And what is happening in -- and also for a large engine manufacturer started engaging with us, that is one of the latest addition and a very prestigious customer to our customer list. We have that customer a couple of months back and working on a very, very complex package for engine parts, for the engine blisk and other parts.
And the real driver here is coming from the increased production of aircraft at both Boeing and Airbus. And in their largest selling platforms like the A350 and the 737, we are increasing our wallet share and our presence in many, many more components.
Nitin Arora:
But the engine blisk, what we have seen in gas turbine, this is the same thing you are seeing in the aerospace now?
Hari Krishnan:
Yes.
Nitin Arora:
Yes. Okay. And does that -- the whole part is coming to you? And -- I mean, how big this can become for you? I mean I'm just asking this because India, we have not seen too many players. People are doing for the gas turbine. We have not seen too many for the aerospace so far, you can correct me on that. If you can throw some light on that aspect.
Hari Krishnan:
Yes. See, the blisk, you're right, probably is not done by anybody in India at this point of time. We were given an opportunity to demonstrate the capability in a small way by offering to machine a portion of the blisk and convince the manufacturer of a capability, which was -- they were really surprised to see what we delivered first time right. And now the opportunity is already been awarded as far as machining of the full blisk is concerned.

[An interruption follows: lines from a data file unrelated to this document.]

What follows belongs to an exercise in optimizing a design on an open flow for small area and a short achievable clock period; a production flow would make more cautious choices.
The RTL was checked by simulation tests, not by an equivalence proof against the original design.
No activity file was given, so power comes from the tool's default toggle rates.

// red_combine
module red_combine (
    input  wire        clk,
    input  wire        rst,
    input  wire        in_valid,
    input  wire [31:0] in_a,
    input  wire [31:0] in_b,
    input  wire [1:0]  in_op,
    input  wire [1:0]  in_rmode,
    input  wire [15:0] in_rand,
    output reg         out_valid,
    output reg  [31:0] out_res
);
    wire a_e0   = ~|in_a[30:23];
    wire b_e0   = ~|in_b[30:23];
    wire a_emax = &in_a[30:23];
    wire b_emax = &in_b[30:23];
    wire a_mz   = ~|in_a[22:0];
    wire b_mz   = ~|in_b[22:0];
    wire a_nan  = a_emax & ~a_mz;
    wire b_nan  = b_emax & ~b_mz;
    wire a_inf  = a_emax & a_mz;
    wire b_inf  = b_emax & b_mz;
    wire sa = in_a[31];
    wire sb = in_b[31];
    wire is_mm  = in_op[0] ^ in_op[1];
    wire is_max = in_op[1];
    wire zero_small = ~is_mm & (a_inf | b_inf);
    wire e_lt;                                      
    gt_t #(8) u_ge (.a(in_b[30:23]), .b(in_a[30:23]), .gt(e_lt));
    wire m_gt;                                      
    gt_t #(23) u_gm (.a(in_b[22:0]), .b(in_a[22:0]), .gt(m_gt));
    wire e_eq = (in_a[30:23] == in_b[30:23]);
    wire pick_a_mm = b_nan | (~a_nan & (sa ^ is_max ^ (e_lt & ~(sa ^ sb))));
    wire sel_b = is_mm ? ~pick_a_mm : e_lt;
    wire [6:0] r_ab = {1'b0, in_a[28:23]} - {1'b0, in_b[28:23]};
    wire [6:0] r_ba = {1'b0, in_b[28:23]} - {1'b0, in_a[28:23]};
    wire [5:0] d_ab = a_e0 ? 6'd0 : b_e0 ? in_a[28:23] - 6'd1 : r_ab[5:0];
    wire [5:0] d_ba = b_e0 ? 6'd0 : a_e0 ? in_b[28:23] - 6'd1 : r_ba[5:0];
    wire [1:0] ha = in_a[30:29];
    wire [1:0] hb = in_b[30:29];
    wire ge_ab = ~a_e0 & (b_e0 ? (ha[1] | (ha[0] & |in_a[28:23]))
                                : ((ha == hb + 2'd1) & ~r_ab[6]) | ({1'b0, ha} >= {1'b0, hb} + 3'd2));
    wire ge_ba = ~b_e0 & (a_e0 ? (hb[1] | (hb[0] & |in_b[28:23]))
  ...
For scale: roughly 210 flip-flops, ~120 I/O pins, about 0.015 mm2 of cells after synthesis.
clock: 32.0 ns
lec_check: 0
abc_area: 1
cap_margin: 20
core_margin: 2
core_utilization: 60
cts_buf_list: sky130_fd_sc_hd__clkbuf_4 sky130_fd_sc_hd__clkbuf_8
slew_margin: 20
standard.sh (not shown) runs the stock make flow with config.mk's settings and CLKGATE_MAP_FILE= SYNTH_SCRIPT=/design/flow/synth_recipe.tcl, a recipe that flattens the netlist after the stock synthesis.
==> flow/flow/run.sh <==
#!/bin/bash
# The standard ORFS layout (standard.sh, standard synthesis unchanged) with two changes
# to how the layout is made; the clock, its period and the constraints stay the design's:
#  - repair_timing is asked for extra setup slack (flow/setup_margin, in ns), so that it
#    sizes and buffers the logic for a shorter period than the constraint's;
#  - port buffers (every input and output still gets one) use flow/port_buffer.
set -euo pipefail
MARGIN=$(cat flow/setup_margin)
PBUF=$(cat flow/port_buffer)
sed "s|CLKGATE_MAP_FILE= |CLKGATE_MAP_FILE= SETUP_SLACK_MARGIN=$MARGIN 'BUFFER_PORTS_ARGS=-buffer_cell $PBUF' |" \
    standard.sh > standard_tuned.sh
bash standard_tuned.sh > flow_make.log 2>&1
==> flow/flow/port_buffer <==
sky130_fd_sc_hd__buf_2
==> flow/flow/setup_margin <==
24.2
Next try:
==> flow/flow/port_buffer (replaced) <==
sky130_fd_sc_hd__buf_1
- ABC_AREA: 1 -> 0
- CTS_BUF_LIST: sky130_fd_sc_hd__clkbuf_4 sky130_fd_sc_hd__clkbuf_8 -> not set
=> Clock power is higher by 19%; first-iteration DRC count rose by 35%; wire length grows by 17%; setup slack got worse by 0.26 ns.
This design comes from an exercise in tuning for small area, a short achievable clock period and few clock cycles per item on the open sky130 flow, not from production work.
Only simulation tests tie the RTL to the original design; equivalence was not proved.

## flow/design.v (module list and top-level ports; edited modules follow where they fit)
// module rs_encoder: 1027 lines
// module rs_log: 269 lines
// module rs_decoder: 186 lines
// module rs_group_codec: 65 lines
module rs_group_codec (
    input  wire         clk,
    input  wire         rst_n,         
    input  wire         in_valid,
    output wire         in_ready,
    input  wire         in_op,         
    input  wire [255:0] in_data,
    input  wire [23:0]  in_check,      
    input  wire [31:0]  in_addr,       
    output reg          out_valid,
    input  wire         out_ready,
    output wire [255:0] out_data,
    output wire [23:0]  out_check,
    output wire [1:0]   out_status,
    output wire [5:0]   out_pos
);
  // ...
==> flow/run.sh <==
#!/bin/bash
# synth_recipe.tcl (not shown) runs the flow's synth.tcl, then flattens the netlist and writes it again
# the make line also repeats each setting of config.mk as NAME=value (left out here)
make -C /OpenROAD-flow-scripts/flow DESIGN_CONFIG=/design/flow/config.mk WORK_HOME=/design/flow/orfs CLKGATE_MAP_FILE= SYNTH_SCRIPT=/design/flow/synth_recipe.tcl finish
==> flow/config.mk <==
export PLATFORM = sky130hd
export DESIGN_NAME = rs_group_codec
export DESIGN_NICKNAME = rs_group_codec
export VERILOG_FILES = /design/flow/design.v
export SDC_FILE = /design/flow/constraint.sdc
export NUM_CORES = 4
export LEC_CHECK = 0
export ABC_AREA = 1
export CAP_MARGIN = 20
export CORE_AREA = 5 5 225 225
export DIE_AREA = 0 0 230 230
export PLACE_DENSITY = 0.7
export SLEW_MARGIN = 20
==> flow/constraint.sdc <==
create_clock -name core_clock -period 15.0 [get_ports {clk}]
set_input_delay 3.0000 -clock core_clock [delete_from_list [all_inputs] [get_ports {clk}]]
set_output_delay 3.0000 -clock core_clock [all_outputs]
set_load 0.01 [all_outputs]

The numbers and the potential size of the business is under study and evaluation. But right now, the focus is to deliver the fully machined blisk in about 2 months' time. And I'm very, very confident that is going to open up many, many doors, not in the blisk area alone but once the word goes around that we are in the blisk segment, you know what I mean when I say that it will open a lot many opportunities in the very complex machining space.
B.R. Preetham:
In the rotating section.
Hari Krishnan:
In the rotating section of the engine, yes.
Nitin Arora:
That's why I was asking that.
B.R. Preetham:
The thing I would also like to add that there is cold chamber and hot chamber. So we are working on both cold and hot chamber. We are working on cold chamber, which is with stainless steel, and with hot chamber, it is inconel. It is a very, very complex machining with almost 600 diameter, the thing. Our Chief Engineer and CMD, Sekhar Vasan is totally involved in this project. He is the one who's...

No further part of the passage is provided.